Objetivos Identificar a taxa de sucesso na recanalização de estenose da artéria carótida interna (ACI) obtida por método endovascular quando utilizado o stent de dupla camada Casper-RX (Microvention, Inc 35 Enterprise, Aliso Viejo, California, United States of America) e identificar as principais comorbidades apresentadas pelos indivíduos com estenose de ACI, características morfológicas das estenoses, métodos utilizados para diagnósticos, ocorrência de complicações transoperatórias e a morbimortalidade nos 30 dias posteriores ao procedimento cirúrgico.

Materiais e métodos Análise retrospectiva de 116 pacientes submetidos a procedimento de angioplastia da ACI com grau de estenose ≥ 70%, com a utilização de stent Casper-RX, durante o período de abril de 2015 a dezembro de 2019.

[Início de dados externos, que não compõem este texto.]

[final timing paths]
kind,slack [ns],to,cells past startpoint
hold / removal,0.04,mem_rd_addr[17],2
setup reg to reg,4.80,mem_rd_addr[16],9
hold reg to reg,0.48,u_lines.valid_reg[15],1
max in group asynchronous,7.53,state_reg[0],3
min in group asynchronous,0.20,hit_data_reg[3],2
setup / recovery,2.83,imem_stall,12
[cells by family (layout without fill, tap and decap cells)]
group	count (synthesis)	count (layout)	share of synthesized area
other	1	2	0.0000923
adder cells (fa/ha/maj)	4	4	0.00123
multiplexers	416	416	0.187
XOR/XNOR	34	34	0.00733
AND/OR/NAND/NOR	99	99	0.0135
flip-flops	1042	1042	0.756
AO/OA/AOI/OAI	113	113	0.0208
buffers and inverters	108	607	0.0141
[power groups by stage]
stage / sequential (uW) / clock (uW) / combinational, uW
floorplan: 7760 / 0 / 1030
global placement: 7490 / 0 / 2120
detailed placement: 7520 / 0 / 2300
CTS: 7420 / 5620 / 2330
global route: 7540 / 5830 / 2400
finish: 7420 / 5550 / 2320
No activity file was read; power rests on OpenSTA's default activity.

Resultados O sucesso técnico foi alcançado em 99,1% dos indivíduos. Três pacientes apresentaram complicações pós procedimento, sendo um acidente encefálico transitório (AIT) e dois hematomas de sítio de punção. Em apenas dois procedimentos não se utilizou filtro de proteção cerebral devido tratar-se de dissecção carotídea. Houve satisfatória recanalização e acomodação adequada dos stents nas artérias previamente estenosadas, não havendo reestenose em 99,4% dos casos.

Conclusão O tratamento endovascular das estenoses carotídeas extracranianas com uso do stent Casper-RX demonstrou boa aplicabilidade e eficácia. Apesar de ter apresentado apenas dois casos de complicações tromboembólicas durante o procedimento, são necessárias maiores investigações e estudos sobre a eficácia deste novo dispositivo.

Introduction

Extracranial stenosis of the internal carotid artery (ICA) accounts for between ∼ 10 and 15% of ischemic strokes, which is one of the main causes of death and disability in the world.[1] The advent of vascular microsurgery brought stent angioplasty as a promising alternative to ICA endarterectomy, especially for patients whose comorbidities increase their surgical risk, in cases of restenosis after procedures, and in those with previous radiation therapy of the cervical region.[2]

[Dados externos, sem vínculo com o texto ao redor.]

<file path="src/rtl/fp_add_round_norm_if.sv">
// Handshake bundle between the adder datapath, the round/normalize stage and its consumer.
interface fp_add_round_norm_if #(
  parameter int EXP_W  = 8,
  parameter int FRAC_W = 23
);
  logic                    in_valid;
  logic                    in_ready;
  logic                    in_sign;
  logic [EXP_W-1:0]        in_exp;
  logic [FRAC_W+4:0]       in_mant;
  logic                    out_valid;
  logic                    out_ready;
  logic [EXP_W+FRAC_W:0]   out_result;
  logic                    out_overflow;
  logic                    out_underflow;
  logic                    out_inexact;

  modport slave (
    input  in_valid, in_sign, in_exp, in_mant, out_ready,
    output in_ready, out_valid, out_result, out_overflow, out_underflow, out_inexact
  );

  modport master (
    output in_valid, in_sign, in_exp, in_mant, out_ready,
    input  in_ready, out_valid, out_result, out_overflow, out_underflow, out_inexact
  );
endinterface

</file>
<file path="src/rtl/fp_add_round_norm.sv">
// Normalize + RNE round + pack of the raw binary32 adder result; 2-cycle latency, 1/cycle.
// Backpressure: a stalled output holds stable; stage 1 keeps accepting while stage 2 has room.
module fp_add_round_norm #(
  parameter int EXP_W  = 8,
  parameter int FRAC_W = 23
) (
  input logic               clk,
  input logic               rst_n,
  fp_add_round_norm_if.slave io
);
  localparam int MW  = FRAC_W + 5;
  localparam int EW  = EXP_W + 2;
  localparam int LZW = $clog2(MW);
  localparam int RW  = 1 + EXP_W + FRAC_W;
  localparam int SGW = FRAC_W + 2;

  // mant holds hidden..sticky; exp is 0 for a subnormal result
  typedef struct packed {
    logic          sign;
    logic [EW-1:0] exp;
    logic [MW-2:0] mant;
  } s1_t;

  typedef struct packed {
    logic [RW-1:0] result;
    logic          ovf;
    logic          unf;
    logic          inx;
  } s2_t;

  logic s1_valid_q, s1_valid_d;
  logic s2_valid_q, s2_valid_d;
  s1_t  s1_q, s1_d;
  s2_t  s2_q, s2_d;

  logic adv, in_rdy, in_xfer;

  function automatic logic [LZW-1:0] lzc_f(input logic [MW-2:0] v);
    lzc_f = LZW'(MW - 1);
    for (int i = 0; i < MW - 1; i++) begin
      if (v[i]) lzc_f = LZW'(MW - 2 - i);
    end
  endfunction

  // Stage 1: normalize
  logic [LZW-1:0] lzc;
  logic [EW-1:0]  lzc_w, exp_m1, sh;
  logic [MW-2:0]  shifted;
  s1_t            norm;

  always_comb begin
    lzc     = lzc_f(io.in_mant[MW-2:0]);
    lzc_w   = EW'(lzc);
    exp_m1  = EW'(io.in_exp) - EW'(1);
    // left shift stops at the subnormal boundary
    sh      = (lzc_w < exp_m1) ? lzc_w : exp_m1;
    shifted = io.in_mant[MW-2:0] << sh;

    norm      = '0;
    norm.sign = io.in_sign;
    if (io.in_mant == '0) begin
      norm.exp  = '0;
      norm.mant = '0;
    end else if (io.in_mant[MW-1]) begin
      norm.exp  = EW'(io.in_exp) + EW'(1);
      norm.mant = {io.in_mant[MW-1:2], io.in_mant[1] | io.in_mant[0]};
    end else begin
      norm.mant = shifted;
      norm.exp  = shifted[MW-2] ? (EW'(io.in_exp) - sh) : '0;
    end
  end

  // Stage 2: round to nearest even, detect overflow/underflow, pack
  logic            lsb, g, r, s, rnd;
  logic [SGW-1:0]  sig;
  logic [EW-1:0]   exp_r;
  logic            ovf, inx;
  s2_t             pack;

  always_comb begin
    lsb = s1_q.mant[3];
    g   = s1_q.mant[2];
    r   = s1_q.mant[1];
    s   = s1_q.mant[0];
    rnd = g & (r | s | lsb);
    sig = {1'b0, s1_q.mant[MW-2:3]} + SGW'(rnd);
    // carry out of the significand, or a subnormal rounding up into the hidden bit
    exp_r = s1_q.exp + EW'(sig[SGW-1]) + EW'(~s1_q.mant[MW-2] & sig[SGW-2]);
    ovf   = (exp_r >= EW'((1 << EXP_W) - 1));
    inx   = g | r | s | ovf;

    pack = '0;
    if (ovf) begin
      pack.result = {s1_q.sign, {EXP_W{1'b1}}, {FRAC_W{1'b0}}};
    end else begin
      pack.result = {s1_q.sign, exp_r[EXP_W-1:0], sig[FRAC_W-1:0]};
    end
    pack.ovf = ovf;
    pack.inx = inx;
    pack.unf = (exp_r == '0) & inx;
  end

  // Pipeline control
  always_comb begin
    adv     = io.out_ready | ~s2_valid_q;
    in_rdy  = ~s1_valid_q | adv;
    in_xfer = io.in_valid & in_rdy;

    s1_valid_d = in_rdy ? io.in_valid : s1_valid_q;
    s1_d       = in_xfer ? norm : s1_q;
    s2_valid_d = adv ? s1_valid_q : s2_valid_q;
    s2_d       = (adv & s1_valid_q) ? pack : s2_q;
  end

  always_ff @(posedge clk or negedge rst_n) begin
    if (!rst_n) begin
      s1_valid_q <= 1'b0;
      s2_valid_q <= 1'b0;
      s1_q       <= '0;
      s2_q       <= '0;
    end else begin
      s1_valid_q <= s1_valid_d;
      s2_valid_q <= s2_valid_d;
      s1_q       <= s1_d;
      s2_q       <= s2_d;
    end
  end

  assign io.in_ready      = in_rdy;
  assign io.out_valid     = s2_valid_q;
  assign io.out_result    = s2_q.result;
  assign io.out_overflow  = s2_q.ovf;
  assign io.out_underflow = s2_q.unf;
  assign io.out_inexact   = s2_q.inx;

  a_exp_range: assert property (@(posedge clk) disable iff (!rst_n)
    io.in_valid |-> (io.in_exp != '0) && (io.in_exp != '1));

  a_hold: assert property (@(posedge clk) disable iff (!rst_n)
    (io.out_valid && !io.out_ready) |=> (io.out_valid && $stable(io.out_result)));
endmodule
</file>
<file path="src/flat_wrapper.sv">
// flat-port wrapper written by rule: the top's interface ports become plain ports
module fp_add_round_norm_flat 
#(
  parameter int EXP_W  = 8,
  parameter int FRAC_W = 23
)
  (clk, rst_n, io_in_valid, io_in_sign, io_in_exp, io_in_mant, io_out_ready, io_in_ready, io_out_valid, io_out_result, io_out_overflow, io_out_underflow, io_out_inexact);
  fp_add_round_norm_if #(.EXP_W(EXP_W), .FRAC_W(FRAC_W)) io_i ();
  input logic clk;
  input logic rst_n;
  input wire logic [$bits(io_i.in_valid)-1:0] io_in_valid;
  input wire logic [$bits(io_i.in_sign)-1:0] io_in_sign;
  input wire logic [$bits(io_i.in_exp)-1:0] io_in_exp;
  input wire logic [$bits(io_i.in_mant)-1:0] io_in_mant;
  input wire logic [$bits(io_i.out_ready)-1:0] io_out_ready;
  output wire logic [$bits(io_i.in_ready)-1:0] io_in_ready;
  output wire logic [$bits(io_i.out_valid)-1:0] io_out_valid;
  output wire logic [$bits(io_i.out_result)-1:0] io_out_result;
  output wire logic [$bits(io_i.out_overflow)-1:0] io_out_overflow;
  output wire logic [$bits(io_i.out_underflow)-1:0] io_out_underflow;
  output wire logic [$bits(io_i.out_inexact)-1:0] io_out_inexact;
  assign io_i.in_valid = io_in_valid;
  assign io_i.in_sign = io_in_sign;
  assign io_i.in_exp = io_in_exp;
  assign io_i.in_mant = io_in_mant;
  assign io_i.out_ready = io_out_ready;
  assign io_in_ready = io_i.in_ready;
  assign io_out_valid = io_i.out_valid;
  assign io_out_result = io_i.out_result;
  assign io_out_overflow = io_i.out_overflow;
  assign io_out_underflow = io_i.out_underflow;
  assign io_out_inexact = io_i.out_inexact;
  fp_add_round_norm #(.EXP_W(EXP_W), .FRAC_W(FRAC_W)) u_core (.clk(clk), .rst_n(rst_n), .io(io_i));
endmodule
</file>
<file path="config.mk">
export PLATFORM = sky130hd
export DESIGN_NAME = fp_add_round_norm_flat
export DESIGN_NICKNAME = d
export VERILOG_FILES = /design/src/rtl/fp_add_round_norm_if.sv /design/src/rtl/fp_add_round_norm.sv /design/src/flat_wrapper.sv
export SDC_FILE = /design/constraint.sdc
export NUM_CORES = 1
export LEC_CHECK = 0
export CAP_MARGIN = 20
export CORE_MARGIN = 4
export CORE_UTILIZATION = 51
export DETAILED_ROUTE_END_ITERATION = 6
export HOLD_SLACK_MARGIN = 0.08
export PLACE_DENSITY = 0.77
export SYNTH_ARGS = -nofsm -noshare
export SYNTH_HDL_FRONTEND = slang
export SYNTH_SLANG_ARGS = --single-unit
</file>
<file path="constraint.sdc">
create_clock -name clk -period 3.7 [get_ports clk]
set_input_delay 0.555 -clock clk [delete_from_list [all_inputs] [get_ports clk]]
set_output_delay 0.555 -clock clk [all_outputs]
set_load 0.005 [all_outputs]
</file>
# Word level (Yosys, flattened, before mapping)
# Index checks and enable logic that the tools add are counted.
[op_classes]
muxes = 32
add_sub_neg = 6
bitwise_logic = 16
order_cmp = 2
reduce_logical = 2
shifts = 1
[op_table]
columns = ["cell", "count"]
rows = [
  ["$mux W5", 26],
  ["$mux W37", 2],
  ["$mux W31", 1],
  ["$logic_not A28 Y1", 1],
  ["$shl A27 B10 Y27", 1],
  ["$add A24 B1 Y25", 1],
  ["$mux W10", 2],
  ["$add A10 B1 Y10", 1],
  ["$add A10 B10 Y10", 1],
  ["$and A10 B1 Y10", 1],
  ["$ge A10 B8 Y1 const B", 1],
  ["$logic_not A10 Y1", 1],
  ["$lt A5 B10 Y1", 1],
  ["$not A1 Y10", 1],
  ["$sub A8 B10 Y10", 1],
  ["$add A8 B1 Y9 const B", 1],
  ["$sub A8 B1 Y9 const B", 1],
  ["$or A1 B1 Y1", 8],
  ["$and A1 B1 Y1", 4],
  ["$not A1 Y1", 2],
  ["$mux W1", 1],
]
[totals]
input_bits = 41
reg_bits = 75
output_inout_bits = 37
wordCells = 68

# Longest topological paths before layout
# Gate-level depths: netlist of run 1.
[logic_depth]
word_depth = 33
ltp_mapped = 25
depth_no_buf = 23

# Worst setup path before layout of run 1
# No wires, ideal clock.
[synth_path]
kind = "in2reg"
start = "in io_in_mant[10]"
end = "reg u_core.s1_q[32] in the netlist's numbering"
path_stages = 23
n_path_buf = 1
t_arrival_ns = 5.054
path_slack_ns = -1.478
t_required_ns = 3.576
setup_ns = 0.124
path_cell_list = "or4_1 nor4b_1 o21ai_0 inv_1 ha_1 a21o_1 a21oi_1 a211o_1 a31oi_4 mux2i_1 clkinv_1 clkbuf_1 ha_1 nor2b_1 o21ai_0 nand2b_1 a21o_1 a21o_1 o22a_1 xor2_1 nor3_1 a21oi_1 o21ai_1"
[synth_between]
elab_chain_cells = 23
elab_cells_between_ends = 25
cone_classes = "1 x add/sub; 1 x order compare; 1 x shift; 21 x mux; 1 x reduce/logical"
[synth_lines]
columns = ["element", "line_no", "source"]
rows = [
  ["start: declaration", "flat_wrapper.sv:14", "input wire logic [$bits(io_i.in_mant)-1:0] io_in_mant;"],
  ["$mux W5 (17 in series)", "fp_add_round_norm.sv:41", "if (v[i]) lzc_f = LZW'(MW - 2 - i);"],
  ["$lt A5 B10 Y1", "fp_add_round_norm.sv:56", "sh = (lzc_w < exp_m1) ? lzc_w : exp_m1;"],
  ["$mux W10", "fp_add_round_norm.sv:56", ""],
  ["$sub A8 B10 Y10 / $shl A27 B10 Y27 (equally long branches)", "fp_add_round_norm.sv:69, fp_add_round_norm.sv:57", ""],
  ["$mux W10", "fp_add_round_norm.sv:69", "norm.exp = shifted[MW-2] ? (EW'(io.in_exp) - sh) : '0;"],
  ["$mux W37", "fp_add_round_norm.sv:64", "end else if (io.in_mant[MW-1]) begin"],
  ["$mux W37 (*)", "fp_add_round_norm.sv:61", "if (io.in_mant == '0) begin"],
  ["end signal: assignment", "fp_add_round_norm.sv:119", "s1_q <= '0;"],
  ["end signal: assignment", "fp_add_round_norm.sv:124", "s1_q <= s1_d;"],
  ["end: declaration", "fp_add_round_norm.sv:33", "s1_t s1_q, s1_d;"],
]
# Every way passes the cells marked *; elsewhere a longest branch is shown, timed or not.
# A chain may end at the register's enable or synchronous reset.

# Final worst setup path of run 1
[layout_path]
start = "in io_in_exp[2]"
end = "reg u_core.s1_q[25] in the netlist's numbering"
[layout_between]
elab_chain_cells = 6
[layout_lines]
columns = ["element", "line_no", "source"]
rows = [
  ["start: declaration", "flat_wrapper.sv:13", "input wire logic [$bits(io_i.in_exp)-1:0] io_in_exp;"],
  ["$sub A8 B1 Y9 (*)", "fp_add_round_norm.sv:54", "exp_m1 = EW'(io.in_exp) - EW'(1);"],
  ["$lt A5 B10 Y1", "fp_add_round_norm.sv:56", ""],
  ["$mux W10 (*)", "fp_add_round_norm.sv:56", ""],
  ["$shl A27 B10 Y27 (*)", "fp_add_round_norm.sv:57", "shifted = io.in_mant[MW-2:0] << sh;"],
  ["$mux W37 (*)", "fp_add_round_norm.sv:64", ""],
  ["$mux W37 (*)", "fp_add_round_norm.sv:61", ""],
]
# Marked as above.

==> results of run 1 <==
==> worst max-delay path, stage by stage <==
cell	delay (ns)
clkdlybuf4s50_1	0.45
buf_4	0.20
or3_1	0.47
nor3_1	0.41
o31ai_1	0.18
a211o_1	0.32
a31oi_4	0.22
buf_6	0.15
mux2i_4	0.30
buf_12	0.15
buf_6	0.16
buf_8	0.12
buf_4	0.14
nand2_1	0.11
a32oi_1	0.39
o21ai_0	0.16
o31ai_1	0.32
or3_1	0.18
==> synthesized netlist by cell type (3+ instances only) <==
cell type and instances:
nand2_1 100, dfrtp_1 75, mux2i_1 64, nor2_1 52, a21oi_1 50, clkbuf_1 39, nand3_1 28, o31ai_1 28
o21ai_0 25, nor3_1 20, xnor2_1 20, xor2_1 20, inv_1 19, and3_1 16, ha_1 15, o21a_1 11
nor2b_1 9, buf_2 8, o22ai_1 8, a211oi_1 7, a22oi_1 7, a31oi_1 7, nor4_1 7, nand2b_1 6
o22a_1 6, a21o_1 5, a22o_1 5, and2_1 5, mux2_2 5, a211o_1 4, a221o_1 4, a221oi_1 4
nand4_1 4, o211ai_1 4, or3_1 4, o21ai_1 3, o311ai_0 3, o41ai_1 3
==> kinds of logic after synthesis <==
family                     count (synthesis)  synth area share
muxes                                     71             0.122
xor gates and xnor gates                  40            0.0578
and+or+nand+nor                          255             0.192
DFF                                       75             0.310
AOI/OAI and AO/OA                        203             0.233
other                                      1          0.000619
buffers and inverters                     72            0.0469
adders and majority gates                 17            0.0376
==> per-stage QoR <==
step / hold WS [ns] / worst slack (ns) / TNS, ns
2_1_floorplan: 0.259 / -1.09 / -16.75
3_3_place_gp: 0.454 / -1.29 / -41.33
3_5_place_dp: 0.464 / -1.48 / -49.87
4_1_cts: 0.200 / -0.613 / -15.47
5_1_grt: 0.229 / -1.11 / -31.13
6_report: 0.193 / -1.01 / -28.00
==> worst paths after layout <==
check,depth (start not counted),slack [ns],startpoint,end
hold reg to reg,2,0.48,u_core.io.out_result[16],u_core.io.out_result[16]
hold / removal,1,0.19,rst_n,u_core.io.out_result[5]
min in group clk,2,0.48,u_core.io.out_result[16],u_core.io.out_result[16]
setup reg to reg,16,0.08,u_core.lsb,u_core.io.out_result[11]
max in group asynchronous,2,2.43,rst_n,u_core.s1_q[29]
setup / recovery,18,-1.01,io_in_exp[2],u_core.s1_q[25]
==> final cells by class <==
class / instances / area, um^2
clock buffer: 10 / 239
clock inverter: 5 / 77.6
fill: 529 / 1180
inverter: 22 / 86.3
multi-input combinational: 588 / 5190
sequential: 75 / 1880
tap: 143 / 179
timing repair buffer: 295 / 2690
==> routing by layer <==
layer / global-route usage / wire (um)
met4: 0.235 / 2620
met3: 0.0596 / 3070
met1: 0.466 / 10500
met5: 0 / 0
met2: 0.611 / 13600
==> layout by cell type, fill, tap and decap left out, types with 10 or more instances in the layout <==
| cell type | netlist | final |
|---|---|---|
| dfrtp_1 | 75 | 75 |
| mux2i_1 | 64 | 20 |
| clkdlybuf4s50_1 | 0 | 51 |
| mux2i_4 | 0 | 34 |
| clkbuf_16 | 0 | 10 |
| nand2_1 | 100 | 89 |
| inv_1 | 19 | 15 |
| buf_12 | 0 | 10 |
| nand3_1 | 28 | 23 |
| nor2_1 | 52 | 39 |
| xor2_1 | 20 | 15 |
| buf_6 | 0 | 41 |
| buf_4 | 1 | 164 |
| a21oi_1 | 50 | 38 |
| mux2i_2 | 0 | 10 |
| nor3_1 | 20 | 13 |
| o31ai_1 | 28 | 22 |
| xnor2_1 | 20 | 19 |
| o21a_1 | 11 | 11 |
| o21ai_0 | 25 | 13 |
| a21oi_2 | 0 | 11 |
| dlygate4sd2_1 | 0 | 15 |
==> report_power, final <==
part / total (mW) / internal [mW] / switching [mW]
clock network: 0.933 / 0.602 / 0.331
registers: 1.16 / 0.996 / 0.168
logic: 1.65 / 0.837 / 0.818
total: 3.75 / 2.43 / 1.32
==> timing repair <==
action,4_1_cts,5_1_grt
gates resized for setup,250,103
cloned,3,2
pin swaps,76,56
hold buffers,0,0
buffers inserted,38,30
endpoints found under the setup margin,67,68
==> out/results.txt, run 1 <==
H-tree levels -> 3
Routed len/inst -> 26.2 um
Number of I/O pins -> 78
Die X -> 117 um
Ys flop type -> dfrtp_1
Rows -> 39
Outcome -> finished with violations
Kind of end point of the critical path -> register
Vias per cell -> 6.91
Max Cap Violations -> 0
Skew-Pair Late Insertion Delay -> 0.34 ns
Post-route cell area -> 10300 um^2
GR Overflow Total -> 0
Share of cells above drive strength 1 -> 0.424
Final min period -> 4.71 ns
Max reg flops -> 34
Post-route ant nets -> 0
Total GRT Usage -> 0.375
Final Non-Filler Cells -> 1138
Setup ws final -> -1.01 ns
Tot Pwr -> 3.75 mW
Largest net degree at the start of global routing -> 54
Global-route wire length before repair -> 39.2 mm
Final Max Slew Viols -> 0
Worst Path Arrival -> 4.98 ns
#FFs+latches synth -> 75
Final Util -> 0.897
CP Class -> input port to register
Num CTS Buffers -> 9
Post-synth top area share -> 0.310
Final Skew -> 0.00642 ns
Max clock buf depth -> 2
Clock sinks -> 75
Final setup fails -> 37
Peak Freq -> 212 MHz
Routed wire length -> 29.8 mm
Nets -> 1049
Drt initial violations -> 1094
Peak supply drop -> 236 uV
Starting Density -> 0.526
Die ar. -> 13700 um^2
Rel. slew slack -> 0.276
DR DRC count -> 0
# placed instances -> 1067
CTS tree -> done
Post-Syn Area -> 6060 um^2
Yosys top cell by area -> dfrtp_1
Clock transition at path regs -> 0.06 ns
Port Buffer Count -> 77
Synth unique cells -> 62
RSZ-0062 raised after global routing -> true
RePlAce Congestion -> 0.989
Die Y -> 117 um
Hold Fails Final Rpt -> 0
Failing checks -> negative setup slack
Largest Register -> u_core.s1_q
Worst min path class -> input port to async pin
Vias in the first global route -> 7280
Post-synthesis sequential area ratio -> 0.310
Post-Syn Instances -> 734
Pwr dens -> 363 nW/um^2
Critical path launch point type -> input port
P&R area growth vs syn -> 70.6%
Syn_area_per_cell -> 8.25 um^2
Asr flop ratio synth -> 1.00
Worst-Margin Slew -> 1.08 ns
Synth warn -> 0
Worst EP required -> 3.97 ns
Root Buffer -> clkbuf_16
Crit path max fanout -> 8
# diodes -> 0
Detailed Routing Iterations Pass 1 -> 5
Core area -> 11500 um^2
Initial antenna violation count -> 0
Tcrit/Tclk final -> 1.27
Area contributors post-synth -> dfrtp_1, mux2i_1, nand2_1, a21oi_1, o31ai_1
Post-detail-place hpwl -> 16.9 mm
Leak -> 4.34 nW
EDFF count, synth -> 0
Via count -> 7858
DP Area -> 8130 um^2
(Power assumes the default switching activity.)
==> run 2, diff against run 1 <==
--- a/config.mk
+++ b/config.mk
@@ -8,8 +8,9 @@
 export CAP_MARGIN = 20
 export CORE_MARGIN = 4
 export CORE_UTILIZATION = 51
+export CTS_CLUSTER_DIAMETER = 40
 export DETAILED_ROUTE_END_ITERATION = 6
-export HOLD_SLACK_MARGIN = 0.08
+export HOLD_SLACK_MARGIN = 0.05
 export PLACE_DENSITY = 0.77
 export SYNTH_ARGS = -nofsm -noshare
 export SYNTH_HDL_FRONTEND = slang
==> results of run 2 <==
Final layout, timing and power as in run 1 (identical DEF).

Stenting of the carotid artery is associated with long-term lower rates of stroke after elective treatment of individuals with significant extracranial ICA stenosis.[3] However, this technique poses a risk of intraoperative cerebral embolism due to mobilization of atherothrombotic materials after manipulation of the lesion, as well as to plaque protrusion through the expanded stent struts. For this reason, special attention has been paid to the design, material, and shape of the chosen stent.[4]

To reduce the embolic risk of the procedure, a dual-layer carotid stent model has been introduced. In addition to the self-expanding nitinol outer layer that provides support, its second micro mesh layer provides better plaque coverage while remaining flexible.[5] Short-term outcomes following the use of these devices in elective environments have proven to be promising.[6]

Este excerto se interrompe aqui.